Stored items
****************************************
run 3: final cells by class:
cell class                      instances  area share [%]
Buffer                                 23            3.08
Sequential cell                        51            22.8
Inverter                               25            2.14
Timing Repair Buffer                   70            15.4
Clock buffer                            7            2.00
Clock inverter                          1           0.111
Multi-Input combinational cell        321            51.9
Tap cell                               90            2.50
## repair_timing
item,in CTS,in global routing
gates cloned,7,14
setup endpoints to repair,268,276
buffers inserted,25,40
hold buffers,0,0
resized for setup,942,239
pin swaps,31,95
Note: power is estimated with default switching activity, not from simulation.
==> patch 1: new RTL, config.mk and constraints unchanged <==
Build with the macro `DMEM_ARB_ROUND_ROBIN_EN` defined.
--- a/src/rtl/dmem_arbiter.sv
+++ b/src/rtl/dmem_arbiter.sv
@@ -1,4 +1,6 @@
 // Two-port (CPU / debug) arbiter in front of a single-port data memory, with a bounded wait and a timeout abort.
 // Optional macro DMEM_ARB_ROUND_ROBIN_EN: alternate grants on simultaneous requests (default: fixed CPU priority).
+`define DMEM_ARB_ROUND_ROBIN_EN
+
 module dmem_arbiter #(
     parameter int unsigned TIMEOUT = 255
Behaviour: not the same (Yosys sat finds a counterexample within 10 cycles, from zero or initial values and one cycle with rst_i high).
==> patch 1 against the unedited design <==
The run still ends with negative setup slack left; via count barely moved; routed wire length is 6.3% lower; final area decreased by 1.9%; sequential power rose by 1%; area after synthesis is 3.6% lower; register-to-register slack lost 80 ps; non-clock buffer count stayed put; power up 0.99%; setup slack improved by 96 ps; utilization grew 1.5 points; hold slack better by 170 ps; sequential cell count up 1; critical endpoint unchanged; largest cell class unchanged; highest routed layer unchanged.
$ cat src/rtl/bcd_countdown_timer_pkg.sv
// Shared types and constants for the BCD countdown timer.
// A time value is six BCD digits, least significant (seconds ones) first.
package bcd_countdown_timer_pkg;

    typedef enum logic [1:0] {
        ST_IDLE,
        ST_RUN,
        ST_PAUSED,
        ST_EXPIRED
    } state_e;

    typedef logic [3:0] bcd_t;

    localparam bcd_t        SEC_TENS_MAX = 4'd5;
    localparam bcd_t        DIGIT_MAX    = 4'd9;
    localparam logic [23:0] TIME_ZERO    = 24'h000000;
    localparam logic [23:0] TIME_ONE_SEC = 24'h000001;
    localparam int          NUM_DIGITS   = 6;

    // Digit index 1 and 3 are the seconds/minutes tens positions.
    function automatic bcd_t digit_max(input int idx);
        return (idx == 1 || idx == 3) ? SEC_TENS_MAX : DIGIT_MAX;
    endfunction

    function automatic logic load_valid(input logic [7:0] hh, input logic [7:0] mm,
                                        input logic [7:0] ss);
        return (hh[7:4] <= DIGIT_MAX)    && (hh[3:0] <= DIGIT_MAX) &&
               (mm[7:4] <= SEC_TENS_MAX) && (mm[3:0] <= DIGIT_MAX) &&
               (ss[7:4] <= SEC_TENS_MAX) && (ss[3:0] <= DIGIT_MAX);
    endfunction

endpackage

$ cat src/rtl/bcd_countdown_timer_if.sv
// Control strobes, load value and remaining-time outputs of the countdown timer.
interface bcd_countdown_timer_if;
    logic       tick;
    logic       load;
    logic       start;
    logic       pause;
    logic [7:0] ld_hh;
    logic [7:0] ld_mm;
    logic [7:0] ld_ss;
    logic [7:0] hh;
    logic [7:0] mm;
    logic [7:0] ss;
    logic       running;
    logic       done;
    logic       load_err;

    modport master (
        output tick, load, start, pause, ld_hh, ld_mm, ld_ss,
        input  hh, mm, ss, running, done, load_err
    );

    modport slave (
        input  tick, load, start, pause, ld_hh, ld_mm, ld_ss,
        output hh, mm, ss, running, done, load_err
    );
endinterface

$ cat src/rtl/bcd_digit_down.sv
// One BCD down-counting digit: wraps 0 -> MAX and borrows from the next digit.
module bcd_digit_down
    import bcd_countdown_timer_pkg::*;
#(
    parameter bcd_t MAX = DIGIT_MAX
) (
    input  logic clk,
    input  logic reset,
    input  logic i_load,
    input  bcd_t i_load_val,
    input  logic i_borrow_in,
    output logic o_borrow_out,
    output bcd_t o_digit
);

    bcd_t r_digit;

    always_ff @(posedge clk) begin
        if (reset)
            r_digit <= '0;
        else if (i_load)
            r_digit <= i_load_val;
        else if (i_borrow_in)
            r_digit <= (r_digit == '0) ? MAX : r_digit - 4'd1;
    end

    assign o_borrow_out = i_borrow_in && (r_digit == '0);
    assign o_digit      = r_digit;

endmodule

$ cat src/rtl/bcd_countdown_timer.sv
// HH:MM:SS BCD countdown timer with load/start/pause strobes and an expiry pulse.
// Strobe priority per cycle: load > pause > start > tick.
module bcd_countdown_timer (
    input  logic                  clk,
    input  logic                  reset,
    bcd_countdown_timer_if.slave  bus
);
    import bcd_countdown_timer_pkg::*;

    state_e                     r_state;
    state_e                     w_next_state;
    bcd_t [NUM_DIGITS-1:0]      w_digits;
    bcd_t [NUM_DIGITS-1:0]      w_ld_val;
    logic [NUM_DIGITS:0]        w_bin;
    logic                       w_ld;
    logic                       w_dec;
    logic                       w_load_ok;
    logic                       w_zero;
    logic                       w_last;
    logic                       w_underflow;
    logic                       w_done_nxt;
    logic                       w_err_nxt;
    logic                       r_done;
    logic                       r_err;

    assign w_ld_val    = {bus.ld_hh, bus.ld_mm, bus.ld_ss};
    assign w_load_ok   = load_valid(bus.ld_hh, bus.ld_mm, bus.ld_ss);
    assign w_zero      = (w_digits == TIME_ZERO);
    assign w_last      = (w_digits == TIME_ONE_SEC);
    assign w_dec       = bus.tick && !bus.load && !bus.pause && !bus.start && (r_state == ST_RUN);
    assign w_bin[0]    = w_dec;
    // RUN never holds zero, so a borrow out of the top digit is unreachable; land in EXPIRED if it ever happens.
    assign w_underflow = w_bin[NUM_DIGITS];

    for (genvar g = 0; g < NUM_DIGITS; g++) begin : g_digit
        bcd_digit_down #(.MAX(digit_max(g))) u_digit (
            .clk          (clk),
            .reset        (reset),
            .i_load       (w_ld),
            .i_load_val   (w_ld_val[g]),
            .i_borrow_in  (w_bin[g]),
            .o_borrow_out (w_bin[g+1]),
            .o_digit      (w_digits[g])
        );
    end

    always_comb begin
        w_next_state = r_state;
        w_ld         = 1'b0;
        w_err_nxt    = 1'b0;
        w_done_nxt   = 1'b0;
        if (bus.load) begin
            if (w_load_ok) begin
                w_ld         = 1'b1;
                w_next_state = ST_IDLE;
            end else begin
                w_err_nxt = 1'b1;
            end
        end else if (bus.pause) begin
            if (r_state == ST_RUN)
                w_next_state = ST_PAUSED;
        end else if (bus.start) begin
            if ((r_state == ST_IDLE || r_state == ST_PAUSED) && !w_zero)
                w_next_state = ST_RUN;
        end else if (w_dec && (w_last || w_underflow)) begin
            w_next_state = ST_EXPIRED;
            w_done_nxt   = 1'b1;
        end
    end

    always_ff @(posedge clk) begin
        if (reset) begin
            r_state <= ST_IDLE;
            r_done  <= 1'b0;
            r_err   <= 1'b0;
        end else begin
            r_state <= w_next_state;
            r_done  <= w_done_nxt;
            r_err   <= w_err_nxt;
        end
    end

    assign bus.hh       = {w_digits[5], w_digits[4]};
    assign bus.mm       = {w_digits[3], w_digits[2]};
    assign bus.ss       = {w_digits[1], w_digits[0]};
    assign bus.running  = (r_state == ST_RUN);
    assign bus.done     = r_done;
    assign bus.load_err = r_err;

endmodule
****************************************
> **Task requirements**: Identify each line in the entries with the word "buffers" and copy it.

> **Exercise result**:
buffers inserted,25,40
hold buffers,0,0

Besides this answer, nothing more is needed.